Saved entries:
--- src/rtl/fb_scanner_pkg.sv ---
// Shared types and constants for the frame-buffer scanner.
// The 2 bpp layout packs four pixels per byte, MSB first.
package fb_scanner_pkg;

    typedef enum logic [1:0] {
        IDLE  = 2'd0,
        RUN   = 2'd1,
        DRAIN = 2'd2
    } state_t;

    localparam int PIX_PER_BYTE = 4;
    localparam int BPP          = 2;

endpackage

--- src/rtl/fb_scanner_if.sv ---
// Pixel stream from the scanner to the display sink.
// The stream uses a valid/ready handshake with start-of-row and end-of-frame markers.
interface fb_scanner_if;
    import fb_scanner_pkg::*;

    logic           pix_valid;
    logic           pix_ready;
    logic [BPP-1:0] pix_data;
    logic           pix_sol;
    logic           pix_eof;

    modport master (output pix_valid, pix_data, pix_sol, pix_eof, input pix_ready);
    modport slave  (input pix_valid, pix_data, pix_sol, pix_eof, output pix_ready);

endinterface

--- src/rtl/fb_scanner_byte_fifo2.sv ---
// Two-entry byte FIFO between the ROM read port and the pixel serializer.
// Writes into a full FIFO are prevented upstream by the read-issue rule.
module byte_fifo2
    import fb_scanner_pkg::*;
(
    input  logic       clk,
    input  logic       rst_n,
    input  logic       wr_en,
    input  logic [7:0] wr_data,
    input  logic       rd_en,
    output logic [7:0] rd_data,
    output logic [1:0] occ,
    output logic       empty
);

    logic [1:0][7:0] slots;
    logic            wr_ptr;
    logic            rd_ptr;

    assign rd_data = slots[rd_ptr];
    assign empty   = (occ == 2'd0);

    always_ff @(posedge clk or negedge rst_n) begin
        if (!rst_n) begin
            slots  <= '0;
            wr_ptr <= 1'b0;
            rd_ptr <= 1'b0;
            occ    <= 2'd0;
        end else begin
            if (wr_en) begin
                slots[wr_ptr] <= wr_data;
                wr_ptr        <= ~wr_ptr;
            end
            if (rd_en) begin
                rd_ptr <= ~rd_ptr;
            end
            case ({wr_en, rd_en})
                2'b10:   occ <= occ + 2'd1;
                2'b01:   occ <= occ - 2'd1;
                default: occ <= occ;
            endcase
        end
    end

endmodule

--- src/rtl/fb_scanner.sv ---
// Scans one frame out of a synchronous ROM and streams it as 2 bpp pixels.
// Reads run ahead of the serializer by at most two bytes: FIFO occupancy plus in-flight reads.
module fb_scanner
    import fb_scanner_pkg::*;
#(
    parameter logic [11:0] BASE_ADDR     = 12'h000,
    parameter int          BYTES_PER_ROW = 64,
    parameter int          ROWS          = 32
) (
    input  logic         clk,
    input  logic         rst_n,
    input  logic         start,
    output logic [11:0]  mem_addr,
    input  logic [7:0]   mem_dout,
    fb_scanner_if.master pix,
    output logic         busy,
    output logic         done
);

    localparam int TOTAL_BYTES = BYTES_PER_ROW * ROWS;
    localparam int TOTAL_PIX   = TOTAL_BYTES * PIX_PER_BYTE;
    localparam int ROW_PIX     = BYTES_PER_ROW * PIX_PER_BYTE;
    localparam int PIX_W       = $clog2(TOTAL_PIX);
    localparam int COL_W       = (ROW_PIX > 1) ? $clog2(ROW_PIX) : 1;
    localparam int RD_W        = $clog2(TOTAL_BYTES + 1);

    state_t           state;
    state_t           state_nxt;
    logic [RD_W-1:0]  rd_left;
    logic             in_flight;
    logic [PIX_W-1:0] pix_cnt;
    logic [COL_W-1:0] col_cnt;
    logic             rd_issue;
    logic [1:0]       occ;
    logic [1:0]       pending;
    logic             fifo_empty;
    logic             fifo_rd;
    logic [7:0]       fifo_head;
    logic [7:0]       byte_shift;
    logic [1:0]       sub;
    logic             is_eof;
    logic             xfer;

    // A read returns one cycle after issue; the in-flight flag marks that return slot.
    byte_fifo2 u_fifo (
        .clk     (clk),
        .rst_n   (rst_n),
        .wr_en   (in_flight),
        .wr_data (mem_dout),
        .rd_en   (fifo_rd),
        .rd_data (fifo_head),
        .occ     (occ),
        .empty   (fifo_empty)
    );

    assign pending    = occ + {1'b0, in_flight};
    assign sub        = pix_cnt[1:0];
    assign byte_shift = fifo_head << {sub, 1'b0};
    assign is_eof     = (pix_cnt == PIX_W'(TOTAL_PIX - 1));
    assign xfer       = !fifo_empty && pix.pix_ready;
    assign fifo_rd    = xfer && (sub == 2'd3);

    assign pix.pix_valid = !fifo_empty;
    assign pix.pix_data  = fifo_empty ? '0 : byte_shift[7:6];
    assign pix.pix_sol   = !fifo_empty && (col_cnt == '0);
    assign pix.pix_eof   = !fifo_empty && is_eof;
    assign busy          = (state != IDLE);

    always_comb begin
        state_nxt = state;
        rd_issue  = 1'b0;
        case (state)
            IDLE: begin
                if (start) state_nxt = RUN;
            end
            RUN: begin
                rd_issue = (pending < 2'd2);
                if (rd_issue && rd_left == RD_W'(1)) state_nxt = DRAIN;
            end
            DRAIN: begin
                if (xfer && is_eof) state_nxt = IDLE;
            end
            default: state_nxt = IDLE;
        endcase
    end

    always_ff @(posedge clk or negedge rst_n) begin
        if (!rst_n) begin
            state     <= IDLE;
            mem_addr  <= BASE_ADDR;
            rd_left   <= '0;
            in_flight <= 1'b0;
            pix_cnt   <= '0;
            col_cnt   <= '0;
            done      <= 1'b0;
        end else begin
            state     <= state_nxt;
            in_flight <= rd_issue;
            done      <= xfer && is_eof;
            if (state == IDLE && start) begin
                mem_addr <= BASE_ADDR;
                rd_left  <= RD_W'(TOTAL_BYTES);
                pix_cnt  <= '0;
                col_cnt  <= '0;
            end else if (rd_issue) begin
                mem_addr <= mem_addr + 12'd1;
                rd_left  <= rd_left - RD_W'(1);
            end
            if (xfer) begin
                pix_cnt <= is_eof ? '0 : pix_cnt + PIX_W'(1);
                col_cnt <= (col_cnt == COL_W'(ROW_PIX - 1)) ? '0 : col_cnt + COL_W'(1);
            end
        end
    end

endmodule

> TASK ITEM
From the entries above, copy every line that holds the word "DRAIN".

> EXERCISE RESPONSE
        DRAIN = 2'd2
                if (rd_issue && rd_left == RD_W'(1)) state_nxt = DRAIN;
            DRAIN: begin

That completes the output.